NULL values in window functions can be handled using IGNORE NULLS option with LAG/LEAD/FIRST_VALUE/LAST_VALUE, or by using COALESCE/ISNULL functions. The treatment of NULLs affects frame boundaries and calculation results.
Median can be calculated using PERCENTILE_CONT(0.5) OVER (PARTITION BY group) or by combining ROW_NUMBER with aggregation to find the middle value in ordered sets.
Gap analysis uses LAG/LEAD to compare consecutive values, identifying missing or irregular values in sequences. Common applications include finding missing sequence numbers or time gaps in event data.
Window function results can be stored in materialized views for performance, but this requires careful consideration of refresh strategies and storage requirements. Not all databases support window functions in materialized views.
Window functions in stored procedures require careful string construction for dynamic SQL, proper parameter handling, and consideration of performance impact. Error handling and SQL injection prevention are crucial.
FIRST_VALUE returns the first value in a window frame, and LAST_VALUE returns the last value. They're useful for comparing current rows with initial or final values in a group, like finding the first or last price in a time period.
Percentiles can be calculated using PERCENTILE_CONT or PERCENTILE_DISC functions with window specifications. PERCENTILE_CONT provides continuous interpolated values, while PERCENTILE_DISC returns actual values from the dataset.
NTILE divides ordered rows into a specified number of roughly equal groups (buckets). For example, NTILE(4) OVER (ORDER BY value) assigns numbers 1-4 to rows, creating quartiles. It's useful for creating equal-sized groupings of ordered data.

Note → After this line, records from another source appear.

--- src/rtl/core/dmc_pkg.sv ---
`timescale 1ns / 1ps

package dmc_pkg;

    // Default number of treatment modes
    localparam int NumModesDefault = 4;

    // Device states
    localparam logic [2:0] StOff   = 3'd0;
    localparam logic [2:0] StIdle  = 3'd1;
    localparam logic [2:0] StMsel  = 3'd2;
    localparam logic [2:0] StRun   = 3'd3;
    localparam logic [2:0] StPause = 3'd4;
    localparam logic [2:0] StChg   = 3'd5;
    localparam logic [2:0] StErr   = 3'd6;
    localparam logic [2:0] StShut  = 3'd7;

    // Event opcodes
    localparam logic [4:0] OpTick         = 5'd0;
    localparam logic [4:0] OpPowerShort   = 5'd1;
    localparam logic [4:0] OpPowerLong    = 5'd2;
    localparam logic [4:0] OpPowerVLong   = 5'd3;
    localparam logic [4:0] OpModeShort    = 5'd4;
    localparam logic [4:0] OpChgConnect   = 5'd5;
    localparam logic [4:0] OpChgDisconn   = 5'd6;
    localparam logic [4:0] OpChgComplete  = 5'd7;
    localparam logic [4:0] OpContactOn    = 5'd8;
    localparam logic [4:0] OpContactOff   = 5'd9;
    localparam logic [4:0] OpRemoteMode   = 5'd10;
    localparam logic [4:0] OpRemoteInt    = 5'd11;
    localparam logic [4:0] OpRemoteColor  = 5'd12;
    localparam logic [4:0] OpTempWarn     = 5'd13;
    localparam logic [4:0] OpTempCrit     = 5'd14;
    localparam logic [4:0] OpBattCrit     = 5'd15;
    localparam logic [4:0] OpBattLow      = 5'd16;
    localparam logic [4:0] OpAutoWarn     = 5'd17;
    localparam logic [4:0] OpAutoTimeout  = 5'd18;

    // Error kinds
    localparam logic [1:0] ErrNone     = 2'd0;
    localparam logic [1:0] ErrTempWarn = 2'd1;
    localparam logic [1:0] ErrTempCrit = 2'd2;
    localparam logic [1:0] ErrBattCrit = 2'd3;

    // Stimulator commands
    localparam logic [1:0] StimNone   = 2'd0;
    localparam logic [1:0] StimStop   = 2'd1;
    localparam logic [1:0] StimStart  = 2'd2;
    localparam logic [1:0] StimUpdate = 2'd3;

    // LED colour actions
    localparam logic [1:0] ColNone = 2'd0;
    localparam logic [1:0] ColMode = 2'd1;
    localparam logic [1:0] ColRgb  = 2'd2;

    // LED patterns
    localparam logic [3:0] PatNone      = 4'd0;
    localparam logic [3:0] PatBreathe   = 4'd1;
    localparam logic [3:0] PatFastBlink = 4'd2;
    localparam logic [3:0] PatSlowBlink = 4'd3;
    localparam logic [3:0] PatBlink100  = 4'd4;
    localparam logic [3:0] PatFadeOut   = 4'd5;
    localparam logic [3:0] PatOff       = 4'd6;
    localparam logic [3:0] PatBattery   = 4'd7;
    localparam logic [3:0] PatBright    = 4'd8;

    // Vibration patterns
    localparam logic [2:0] VibNone   = 3'd0;
    localparam logic [2:0] Vib200    = 3'd1;
    localparam logic [2:0] Vib100    = 3'd2;
    localparam logic [2:0] Vib50     = 3'd3;
    localparam logic [2:0] Vib200x3  = 3'd4;
    localparam logic [2:0] Vib150x2  = 3'd5;
    localparam logic [2:0] Vib100x2  = 3'd6;

    // Session actions
    localparam logic [1:0] SessNone  = 2'd0;
    localparam logic [1:0] SessStart = 2'd1;
    localparam logic [1:0] SessEnd   = 2'd2;
    localparam logic [1:0] SessShot  = 2'd3;

    // Configuration register indexes
    localparam logic [2:0] CfgIdleSleep   = 3'd0;
    localparam logic [2:0] CfgMselTimeout = 3'd1;
    localparam logic [2:0] CfgPauseTime   = 3'd2;
    localparam logic [2:0] CfgPauseResume = 3'd3;
    localparam logic [2:0] CfgFadeOut     = 3'd4;
    localparam logic [2:0] CfgTempDelay   = 3'd5;
    localparam logic [2:0] CfgTempTenths  = 3'd6;

    // Configuration reset values
    localparam logic [31:0]        RstIdleSleep   = 32'd180000;
    localparam logic [31:0]        RstMselTimeout = 32'd10000;
    localparam logic [31:0]        RstPauseTime   = 32'd10000;
    localparam logic [31:0]        RstPauseResume = 32'd3000;
    localparam logic [31:0]        RstFadeOut     = 32'd1000;
    localparam logic [31:0]        RstTempDelay   = 32'd30000;
    localparam logic signed [11:0] RstTempTenths  = 12'sd400;

    // Colours and intensity range
    localparam logic [23:0] RgbRed    = 24'hFF0000;
    localparam logic [23:0] RgbOrange = 24'hFF6400;
    localparam logic [2:0]  IntMin    = 3'd1;
    localparam logic [2:0]  IntMax    = 3'd5;

    // Brightness level for an intensity step: intensity times 51
    function automatic logic [7:0] level_of(input logic [2:0] lv);
        logic [10:0] prod;
        prod = 11'(lv) * 11'd51;
        return prod[7:0];
    endfunction

endpackage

When ties occur in ORDER BY, window functions handle them based on their specific behavior. ROW_NUMBER assigns unique values arbitrarily, RANK and DENSE_RANK assign same values, and frame specifications may include or exclude tied rows.
Date/time windows can use RANGE with date intervals or ROWS with specific counts. Consider timezone handling, date arithmetic, and appropriate frame specifications for time-based analysis.

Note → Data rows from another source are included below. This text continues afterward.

--- config.mk ---
export PLATFORM = sky130hd
export DESIGN_NAME = lzwd_parser
export DESIGN_NICKNAME = d
export VERILOG_FILES = /design/src/design/lzwd_pkg.sv /design/src/design/lzwd_parser.sv
export SDC_FILE = /design/constraint.sdc
export NUM_CORES = 1
export LEC_CHECK = 0
export ABC_AREA = 1
export BUFFER_PORTS_ARGS = -buffer_cell sky130_fd_sc_hd__buf_2
export CAP_MARGIN = 20
export CORE_MARGIN = 5
export CORE_UTILIZATION = 45
export DETAILED_ROUTE_END_ITERATION = 8
export PLACE_DENSITY = 0.68
export SLEW_MARGIN = 15
export SYNTH_ARGS = -nofsm -noshare
export SYNTH_HDL_FRONTEND = slang
export SYNTH_SLANG_ARGS = --single-unit
--- constraint.sdc ---
create_clock -name clk -period 7.8 [get_ports clk]
set_input_delay 1.17 -clock clk [delete_from_list [all_inputs] [get_ports clk]]
set_output_delay 1.17 -clock clk [all_outputs]
set_load 0.02 [all_outputs]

Window functions cannot be nested directly, cannot be used in WHERE clauses, and may have performance implications on large datasets. They're also not available in all SQL databases or versions.
Rolling calculations use window frames with fixed sizes (e.g., ROWS BETWEEN 6 PRECEDING AND CURRENT ROW) combined with aggregate functions. This enables calculations like moving averages, rolling sums, or sliding window analysis.